INPUT RECORDS:
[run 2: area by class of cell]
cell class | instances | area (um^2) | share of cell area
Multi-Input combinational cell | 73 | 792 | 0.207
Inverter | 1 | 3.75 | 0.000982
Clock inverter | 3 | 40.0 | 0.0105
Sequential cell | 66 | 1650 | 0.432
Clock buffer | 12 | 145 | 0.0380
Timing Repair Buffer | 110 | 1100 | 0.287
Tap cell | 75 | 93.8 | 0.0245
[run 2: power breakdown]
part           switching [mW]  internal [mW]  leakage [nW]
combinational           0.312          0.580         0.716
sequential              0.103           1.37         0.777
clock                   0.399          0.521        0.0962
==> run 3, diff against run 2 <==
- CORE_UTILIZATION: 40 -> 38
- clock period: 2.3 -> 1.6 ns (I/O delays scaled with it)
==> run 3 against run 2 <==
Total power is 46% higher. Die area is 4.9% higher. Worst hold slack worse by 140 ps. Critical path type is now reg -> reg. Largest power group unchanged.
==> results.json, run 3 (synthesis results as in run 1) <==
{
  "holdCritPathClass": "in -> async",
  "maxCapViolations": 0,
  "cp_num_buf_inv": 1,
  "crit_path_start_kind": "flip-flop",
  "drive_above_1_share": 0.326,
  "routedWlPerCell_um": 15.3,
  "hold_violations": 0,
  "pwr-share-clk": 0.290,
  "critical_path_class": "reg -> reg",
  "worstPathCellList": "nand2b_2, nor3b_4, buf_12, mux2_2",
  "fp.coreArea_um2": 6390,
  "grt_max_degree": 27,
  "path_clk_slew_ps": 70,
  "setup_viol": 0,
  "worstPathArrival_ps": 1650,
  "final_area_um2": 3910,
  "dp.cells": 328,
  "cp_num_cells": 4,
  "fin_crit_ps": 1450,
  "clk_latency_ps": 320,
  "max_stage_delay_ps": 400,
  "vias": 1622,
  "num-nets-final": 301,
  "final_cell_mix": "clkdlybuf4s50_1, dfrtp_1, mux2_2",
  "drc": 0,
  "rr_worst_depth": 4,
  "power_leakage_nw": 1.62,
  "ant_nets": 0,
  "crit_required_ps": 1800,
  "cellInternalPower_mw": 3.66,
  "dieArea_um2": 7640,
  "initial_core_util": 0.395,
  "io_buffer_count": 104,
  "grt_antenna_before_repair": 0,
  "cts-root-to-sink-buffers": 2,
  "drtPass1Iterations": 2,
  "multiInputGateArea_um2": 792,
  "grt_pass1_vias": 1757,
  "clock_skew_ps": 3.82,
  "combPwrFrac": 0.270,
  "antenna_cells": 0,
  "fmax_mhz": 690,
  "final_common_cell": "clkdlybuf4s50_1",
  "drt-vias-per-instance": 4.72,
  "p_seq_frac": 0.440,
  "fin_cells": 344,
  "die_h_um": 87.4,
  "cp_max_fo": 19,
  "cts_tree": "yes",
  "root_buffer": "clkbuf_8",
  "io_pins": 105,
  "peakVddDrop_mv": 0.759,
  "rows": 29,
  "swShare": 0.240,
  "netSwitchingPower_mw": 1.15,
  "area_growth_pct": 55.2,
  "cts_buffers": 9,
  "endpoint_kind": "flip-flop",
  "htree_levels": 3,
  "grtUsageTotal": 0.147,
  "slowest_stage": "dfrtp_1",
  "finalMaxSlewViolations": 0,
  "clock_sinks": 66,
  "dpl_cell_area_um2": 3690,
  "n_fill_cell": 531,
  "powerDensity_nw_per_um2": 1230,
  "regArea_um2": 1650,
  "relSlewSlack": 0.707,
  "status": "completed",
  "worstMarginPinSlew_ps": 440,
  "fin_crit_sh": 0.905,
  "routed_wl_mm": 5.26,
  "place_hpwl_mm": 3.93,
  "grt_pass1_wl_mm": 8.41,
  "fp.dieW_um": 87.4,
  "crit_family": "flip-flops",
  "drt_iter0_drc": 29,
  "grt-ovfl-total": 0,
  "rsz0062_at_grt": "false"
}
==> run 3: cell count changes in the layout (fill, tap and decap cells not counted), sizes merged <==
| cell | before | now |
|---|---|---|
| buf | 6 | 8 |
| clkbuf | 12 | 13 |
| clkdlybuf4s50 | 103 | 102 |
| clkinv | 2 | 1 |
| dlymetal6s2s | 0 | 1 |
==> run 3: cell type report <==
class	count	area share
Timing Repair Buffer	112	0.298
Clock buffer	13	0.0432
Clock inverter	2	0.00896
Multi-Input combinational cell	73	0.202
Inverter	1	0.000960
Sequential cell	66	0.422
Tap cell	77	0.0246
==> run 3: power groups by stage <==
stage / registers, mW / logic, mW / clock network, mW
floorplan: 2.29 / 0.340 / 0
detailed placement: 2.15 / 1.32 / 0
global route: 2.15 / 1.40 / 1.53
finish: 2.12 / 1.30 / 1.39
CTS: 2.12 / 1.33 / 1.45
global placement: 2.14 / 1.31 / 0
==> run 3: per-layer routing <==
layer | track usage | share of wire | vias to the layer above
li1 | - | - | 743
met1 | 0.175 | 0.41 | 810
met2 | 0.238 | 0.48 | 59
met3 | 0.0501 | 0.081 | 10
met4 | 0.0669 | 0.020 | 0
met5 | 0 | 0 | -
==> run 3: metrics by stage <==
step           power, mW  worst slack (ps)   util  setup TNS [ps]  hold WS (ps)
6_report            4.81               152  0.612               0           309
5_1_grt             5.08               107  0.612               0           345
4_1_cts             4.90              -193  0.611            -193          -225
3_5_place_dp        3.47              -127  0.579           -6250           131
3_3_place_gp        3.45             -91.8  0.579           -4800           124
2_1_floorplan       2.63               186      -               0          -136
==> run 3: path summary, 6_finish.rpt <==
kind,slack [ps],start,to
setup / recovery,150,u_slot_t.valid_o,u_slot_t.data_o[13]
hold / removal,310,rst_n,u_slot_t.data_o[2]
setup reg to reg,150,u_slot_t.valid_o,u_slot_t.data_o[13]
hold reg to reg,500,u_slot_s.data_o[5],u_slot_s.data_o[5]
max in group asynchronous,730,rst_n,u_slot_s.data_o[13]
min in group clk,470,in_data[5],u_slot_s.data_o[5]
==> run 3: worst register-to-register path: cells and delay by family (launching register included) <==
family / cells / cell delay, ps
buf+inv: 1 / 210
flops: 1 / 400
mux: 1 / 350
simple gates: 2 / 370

WHAT YOU WILL DO: Above is a listing; print exactly its lines from the one with "3: cell type" through the one with "max in group", and no other lines.

SOLUTION TO THIS EXERCISE:
==> run 3: cell type report <==
class	count	area share
Timing Repair Buffer	112	0.298
Clock buffer	13	0.0432
Clock inverter	2	0.00896
Multi-Input combinational cell	73	0.202
Inverter	1	0.000960
Sequential cell	66	0.422
Tap cell	77	0.0246
==> run 3: power groups by stage <==
stage / registers, mW / logic, mW / clock network, mW
floorplan: 2.29 / 0.340 / 0
detailed placement: 2.15 / 1.32 / 0
global route: 2.15 / 1.40 / 1.53
finish: 2.12 / 1.30 / 1.39
CTS: 2.12 / 1.33 / 1.45
global placement: 2.14 / 1.31 / 0
==> run 3: per-layer routing <==
layer | track usage | share of wire | vias to the layer above
li1 | - | - | 743
met1 | 0.175 | 0.41 | 810
met2 | 0.238 | 0.48 | 59
met3 | 0.0501 | 0.081 | 10
met4 | 0.0669 | 0.020 | 0
met5 | 0 | 0 | -
==> run 3: metrics by stage <==
step           power, mW  worst slack (ps)   util  setup TNS [ps]  hold WS (ps)
6_report            4.81               152  0.612               0           309
5_1_grt             5.08               107  0.612               0           345
4_1_cts             4.90              -193  0.611            -193          -225
3_5_place_dp        3.47              -127  0.579           -6250           131
3_3_place_gp        3.45             -91.8  0.579           -4800           124
2_1_floorplan       2.63               186      -               0          -136
==> run 3: path summary, 6_finish.rpt <==
kind,slack [ps],start,to
setup / recovery,150,u_slot_t.valid_o,u_slot_t.data_o[13]
hold / removal,310,rst_n,u_slot_t.data_o[2]
setup reg to reg,150,u_slot_t.valid_o,u_slot_t.data_o[13]
hold reg to reg,500,u_slot_s.data_o[5],u_slot_s.data_o[5]
max in group asynchronous,730,rst_n,u_slot_s.data_o[13]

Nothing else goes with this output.